(Collected data)
------------------------------

What follows belongs to an exercise in optimizing a design on an open flow for small area; a production flow would make more cautious choices.
Only simulation tests tie the RTL to the original design; equivalence was not proved.
No driver is modelled on the clock port, so clock power and skew are understated where the tree is cut down; a real chip needs a root buffer or a tree.
Power figures rest on the tool's default switching activity, not on a simulated workload.

==> flow/design.v <==
package spi_sram_responder_pkg;
  localparam logic [7:0] CMD_READ  = 8'h03;
  localparam logic [7:0] CMD_WRITE = 8'h02;
  localparam logic [7:0] CMD_RDSR  = 8'h05;
  localparam logic [7:0] STATUS_VALUE_DEF = 8'h40;
  localparam logic [1:0] PH_CMD   = 2'd0;
  localparam logic [1:0] PH_ADDRH = 2'd1;
  localparam logic [1:0] PH_ADDRL = 2'd2;
  localparam logic [1:0] PH_DATA  = 2'd3;
endpackage
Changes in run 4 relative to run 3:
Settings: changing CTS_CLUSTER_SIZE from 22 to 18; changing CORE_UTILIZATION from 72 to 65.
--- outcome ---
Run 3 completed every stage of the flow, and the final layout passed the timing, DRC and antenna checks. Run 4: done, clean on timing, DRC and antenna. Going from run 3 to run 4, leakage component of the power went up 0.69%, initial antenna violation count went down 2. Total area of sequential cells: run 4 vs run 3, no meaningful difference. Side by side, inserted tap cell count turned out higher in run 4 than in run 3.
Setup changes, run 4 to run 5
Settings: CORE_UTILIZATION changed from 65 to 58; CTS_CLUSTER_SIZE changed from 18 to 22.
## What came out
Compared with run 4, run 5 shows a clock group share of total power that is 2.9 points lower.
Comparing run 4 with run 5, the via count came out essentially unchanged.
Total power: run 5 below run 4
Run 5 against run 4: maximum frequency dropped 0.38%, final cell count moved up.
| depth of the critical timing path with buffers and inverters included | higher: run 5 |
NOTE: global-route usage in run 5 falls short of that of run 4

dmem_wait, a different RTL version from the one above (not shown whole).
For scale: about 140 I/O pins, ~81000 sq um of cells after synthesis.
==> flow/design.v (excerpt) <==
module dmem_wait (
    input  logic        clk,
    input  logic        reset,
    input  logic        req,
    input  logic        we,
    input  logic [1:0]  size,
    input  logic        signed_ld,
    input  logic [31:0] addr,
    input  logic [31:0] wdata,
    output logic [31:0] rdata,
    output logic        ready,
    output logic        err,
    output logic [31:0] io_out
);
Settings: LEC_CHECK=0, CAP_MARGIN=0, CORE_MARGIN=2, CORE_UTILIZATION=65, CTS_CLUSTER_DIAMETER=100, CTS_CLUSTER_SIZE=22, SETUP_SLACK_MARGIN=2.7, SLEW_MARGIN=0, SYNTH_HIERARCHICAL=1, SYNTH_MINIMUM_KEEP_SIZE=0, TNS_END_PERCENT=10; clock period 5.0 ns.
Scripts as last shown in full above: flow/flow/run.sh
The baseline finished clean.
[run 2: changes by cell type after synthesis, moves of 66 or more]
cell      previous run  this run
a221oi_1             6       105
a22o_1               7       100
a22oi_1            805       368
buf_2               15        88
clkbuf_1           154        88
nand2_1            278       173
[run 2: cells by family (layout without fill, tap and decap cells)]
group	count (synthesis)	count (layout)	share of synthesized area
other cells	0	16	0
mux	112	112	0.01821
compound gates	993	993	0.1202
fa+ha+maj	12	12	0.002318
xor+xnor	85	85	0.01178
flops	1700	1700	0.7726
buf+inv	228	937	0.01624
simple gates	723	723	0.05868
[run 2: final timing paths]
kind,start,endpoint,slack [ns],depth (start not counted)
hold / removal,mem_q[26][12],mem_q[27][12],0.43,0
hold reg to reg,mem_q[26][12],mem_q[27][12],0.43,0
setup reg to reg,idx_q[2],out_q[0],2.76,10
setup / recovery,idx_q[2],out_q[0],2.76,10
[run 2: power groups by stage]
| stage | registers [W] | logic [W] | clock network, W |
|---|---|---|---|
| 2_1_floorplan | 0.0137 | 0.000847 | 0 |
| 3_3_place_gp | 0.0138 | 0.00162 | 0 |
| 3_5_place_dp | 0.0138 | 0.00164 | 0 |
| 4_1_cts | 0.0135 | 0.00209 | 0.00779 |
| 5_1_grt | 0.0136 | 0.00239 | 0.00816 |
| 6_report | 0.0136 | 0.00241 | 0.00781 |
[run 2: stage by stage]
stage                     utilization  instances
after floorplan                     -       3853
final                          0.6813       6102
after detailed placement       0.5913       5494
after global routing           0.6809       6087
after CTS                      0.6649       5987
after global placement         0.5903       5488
This design comes from an exercise in tuning for small area and a short achievable clock period on the open sky130 flow, not from production work.
In this exercise RTL edits were held to simulation tests only and were not proved equivalent to the original.
Power figures rest on the tool's default switching activity, not on a simulated workload.

--- design/flow/config.mk ---
export PLATFORM = sky130hd
export DESIGN_NAME = ibexc_data_tag_bridge
export DESIGN_NICKNAME = ibexc_data_tag_bridge
export VERILOG_FILES = /design/flow/design.v
export SDC_FILE = /design/flow/constraint.sdc
export NUM_CORES = 4
export LEC_CHECK = 0
export CAP_MARGIN = 20
export CORE_MARGIN = 2
export CORE_UTILIZATION = 40
export SETUP_SLACK_MARGIN = 0.8
export SLEW_MARGIN = 20
--- design/flow/run.sh ---
#!/bin/bash
# synth_recipe.tcl (not shown) runs the flow's synth.tcl, then flattens the netlist and writes it again
# the make line also repeats each setting of config.mk as NAME=value (left out here)
make -C /OpenROAD-flow-scripts/flow DESIGN_CONFIG=/design/flow/config.mk WORK_HOME=/design/flow/orfs CLKGATE_MAP_FILE= SYNTH_SCRIPT=/design/flow/synth_recipe.tcl finish
--- design/flow/constraint.sdc ---
create_clock -name core_clock -period 7.0 [get_ports {clk_i}]
set_input_delay 1.4000 -clock core_clock [delete_from_list [all_inputs] [get_ports {clk_i}]]
set_output_delay 1.4000 -clock core_clock [all_outputs]
set_load 0.01 [all_outputs]
--- design/flow/design.v ---
module ibexc_data_tag_bridge #(
    parameter logic [31:0] TagBase        = 32'h2001_0000,
    parameter int          NumGranules    = 2048,
    parameter int          MaxOutstanding = 2
) (
    input  logic        clk_i,
    input  logic        rst_ni,
    input  logic        core_req_i,
    output logic        core_gnt_o,
    output logic        core_rvalid_o,
    input  logic        core_we_i,
    input  logic [3:0]  core_be_i,
    input  logic [31:0] core_addr_i,
    input  logic [32:0] core_wdata_i,
    input  logic        core_is_cap_i,
    output logic [32:0] core_rdata_o,
    output logic        core_err_o,
    output logic        bus_req_o,
    input  logic        bus_gnt_i,
    input  logic        bus_rvalid_i,
    output logic        bus_we_o,
    output logic [3:0]  bus_be_o,
    output logic [31:0] bus_addr_o,
    output logic [31:0] bus_wdata_o,
    input  logic [31:0] bus_rdata_i,
    input  logic        bus_err_i,
    output logic        protocol_err_o
);
    localparam int IdxW = $clog2(NumGranules);
    localparam int PtrW = (MaxOutstanding > 1) ? $clog2(MaxOutstanding) : 1;
    localparam int CntW = $clog2(MaxOutstanding + 1);
    localparam logic [32:0] RegionBytes = NumGranules * 8;
    localparam int EntryW = IdxW + 4;
    typedef struct packed {
        logic            we;
        logic            is_cap;
        logic            in_region;
        logic [IdxW-1:0] idx;
        logic            wtag;
    } entry_t;
    logic [EntryW-1:0] fifo_q [MaxOutstanding];
    logic [PtrW-1:0]   rd_ptr_q;
    logic [PtrW-1:0]   wr_ptr_q;
    logic [CntW-1:0]   count_q;
    logic [NumGranules-1:0] tags_q;
    logic              protocol_err_q;
    logic        full;
    logic        empty;
    logic        push;
    logic        pop;
    logic [31:0] offset;
    logic        in_region;
    entry_t      new_entry;
    entry_t      head;
    logic        head_tag;
    localparam logic [PtrW-1:0] PtrLast = MaxOutstanding - 1;
    localparam logic [CntW-1:0] CntFull = MaxOutstanding;
    logic [PtrW-1:0] wr_ptr_next;
    logic [PtrW-1:0] rd_ptr_next;
    assign wr_ptr_next = (wr_ptr_q == PtrLast) ? '0 : wr_ptr_q + 1'b1;
    assign rd_ptr_next = (rd_ptr_q == PtrLast) ? '0 : rd_ptr_q + 1'b1;
    assign full  = (count_q == CntFull);
    assign empty = (count_q == '0);
    assign bus_req_o   = core_req_i & ~full;
    assign core_gnt_o  = bus_gnt_i & ~full;
    assign bus_we_o    = core_we_i;
    assign bus_be_o    = core_be_i;
    assign bus_addr_o  = core_addr_i;
    assign bus_wdata_o = core_wdata_i[31:0];
    assign offset    = core_addr_i - TagBase;
    assign in_region = ({1'b0, offset} < RegionBytes);
    always_comb begin
        new_entry           = '0;
        new_entry.we        = core_we_i;
        new_entry.is_cap    = core_is_cap_i;
        new_entry.in_region = in_region;
        new_entry.idx       = offset[IdxW+2:3];
        new_entry.wtag      = core_wdata_i[32];
    end
    assign push     = core_gnt_o;
    assign pop      = bus_rvalid_i & ~empty;
    assign head     = fifo_q[rd_ptr_q];
    assign head_tag = tags_q[head.idx];
    assign core_rvalid_o     = pop;
    assign core_err_o        = pop & bus_err_i;
    assign core_rdata_o[31:0] = rst_ni ? bus_rdata_i : 32'h0;
    assign core_rdata_o[32]  = pop & ~head.we & head.is_cap & head.in_region
                               & ~bus_err_i & head_tag;
    assign protocol_err_o    = protocol_err_q;
    always_ff @(posedge clk_i) begin
        if (push) begin
            fifo_q[wr_ptr_q] <= new_entry;
        end
    end
    always_ff @(posedge clk_i or negedge rst_ni) begin
        if (!rst_ni) begin
            rd_ptr_q       <= '0;
            wr_ptr_q       <= '0;
            count_q        <= '0;
            tags_q         <= '0;
            protocol_err_q <= 1'b0;
        end else begin
            if (push) begin
                wr_ptr_q <= wr_ptr_next;
            end
            if (pop) begin
                rd_ptr_q <= rd_ptr_next;
            end
            case ({push, pop})
                2'b10:   count_q <= count_q + 1'b1;
                2'b01:   count_q <= count_q - 1'b1;
                default: count_q <= count_q;
            endcase
            if (pop && head.we && head.in_region && !bus_err_i) begin
                tags_q[head.idx] <= head.is_cap ? head.wtag : 1'b0;
            end
            if (bus_rvalid_i && empty) begin
                protocol_err_q <= 1'b1;
            end
        end
    end
endmodule
==> results.cfg <==
[synthesis]
synth.net_count = 11142
synth_cells = 11031
muxShareOfSynthArea_pct = 4.25
yosys.area_share.xor_xnor_pct = 0.179
synth_cell_type_count = 75
synth_top_cell_area_share_pct = 50.0
netlist_area_sq_um = 103000
synth-seq-cells = 2083
avgSynthCellArea_sq_um = 9.31
synth-main-ff-cell = dfrtp_1
synth_top_family_by_area = compound AO/OA/AOI/OAI gates
ys_async_sr_fraction_pct = 98.6
synthSimpleGateAreaFrac_pct = 10.7
synth_largest_area_cell = dfrtp_1
synth-adder-area-share_pct = 0.0244
yosys_warnings = 1
synth_edf_count = 30
synthTopCellsByArea = dfrtp_1 50%, o31ai_1 11%, o21ai_0 7.6%
synth_compound_area_share_pct = 28.2
ys_seq_area_share_pct = 50.9

[sta]
final_max_slew_viol_count = 0
setup_tns_ns = 0
report.final.hold_viol_count = 0
worst_slack_ns = 0.552
period_needed_ns = 6.45
fmaxAchievable_ghz = 0.155
setup_viol = 0
rsz0062_at_grt = yes
slew_headroom_pct = 16.5
fin_skew_ns = 0.0404
fin_crit_sh_pct = 92.1
max_slew.worst_pin.slew_ns = 1.25
hold_slack_ns = 0.469

[global_routing]
grt-ovfl-total = 0
antenna_found_initial = 15
grt_max_degree = 174
grt_usage_pct = 35.0
grt_pass1_vias = 89358
grt_first_pass_wirelength_microns = 669000

[finish]
regArea_sq_um = 52300
drive_gt1_share_pct = 11.8
multi_input_area_sq_um = 46300
final_nets = 10767
syn2layout_area_growth_pct = 15.8
layout.cells.non_filler = 14247
fillers = 23976
final_area_sq_um = 119000

[pwr]
p_leak_nw = 47.9
p_seq_share_pct = 28.7
pwr_density_cell_nw_per_um2 = 360
p_sw_share_pct = 44.0
p_sw_mw = 18.8
power_frac_comb_pct = 41.4
ir_drop_mv = 0.298
pwr-share-clk_pct = 29.9
p_int_mw = 24.0

[place]
numPortBuffers = 137
place_congestion = 0.994
dpl.hpwl_microns = 277000
place_area_sq_um = 107000
placed_cells = 13652
place_ws_ns = -0.119

[detailed_routing]
first_pass_iters = 7
vias_per_cell = 6.79
drc = 0
ant_nets = 0
vias = 96736
drt_wl_total_microns = 475000
wire_per_inst_microns = 33.3
drt-initial-drc-count = 16222

[outcome]
outcome = complete, no violations

[worst_setup_path]
crit_arrival_ns = 5.05
path_max_fanout = 17
end_kind = primary output
crit_family = compound AO/OA/AOI/OAI gates
crit_slowest_cell = nor4_1
crit_chain = buf_12 > buf_12 > nor2b_4 > a22oi_2 > buf_4 > buf_6 > a21oi_1 > nor4_1 > or4_4 > a21oi_4 > o221ai_4 > a221o_1 > a311oi_2 > a41o_4 > buf_12 > buf_6
required_ns = 5.60
critPathBufInv = 6
critical_path.max_stage_delay_ns = 0.53
cp_common_cell = buf_12
critPathLaunchType = flip-flop
crit_type = flip-flop to primary output

[worst_hold_path]
hold_path.class = input port to asynchronous set/reset pin

[clock_tree]
cts_tree = yes
clock-sinks = 2083
path_clk_slew_ns = 0.06
cts_buffer_depth = 3
cts_buffers = 226
cts_root_buf = clkbuf_16
htree_levels = 4
insertion_delay_ns = 0.93

[die]
num_io_pins = 216
rows = 186
die_area_sq_um = 261000
start_util_pct = 40.1
die_w_microns = 511
core_sq_um = 256000
dieHeight_microns = 511

[run]
drv_cap = 0
## per-stage QoR
| step | utilization (%) | power (mW) |
|---|---|---|
| final | 46.5 | 42.8 |
| after global placement | 41.7 | 26.4 |
| after global routing | 46.5 | 43.1 |
| after detailed placement | 41.7 | 26.4 |
| after floorplan | - | 19.5 |
| after CTS | 46.0 | 41.2 |
## kinds of logic after synthesis
family          after synthesis
mux                         342
simple gates               2574
xor+xnor                     21
compound gates             4691
buf+inv                    1318
fa+ha+maj                     2
flops                      2083
## worst reg2reg max path, stage by stage, from the launching register on
cell	delay, ns
dfrtp_4	0.52
buf_12	0.16
buf_12	0.15
mux2_8	0.47
buf_16	0.28
nor2_2	0.15
buf_4	0.37
nand2_2	0.24
nor3_1	0.38
xnor2_1	0.32
nand2_2	0.66
nor2_1	1.10
nand2_1	0.57
o21ai_0	0.31
o31ai_1	0.10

------------------------------

**Activity**.
Check each line of the data above for the string "that" and report only how many lines have it.

**Task output**.
2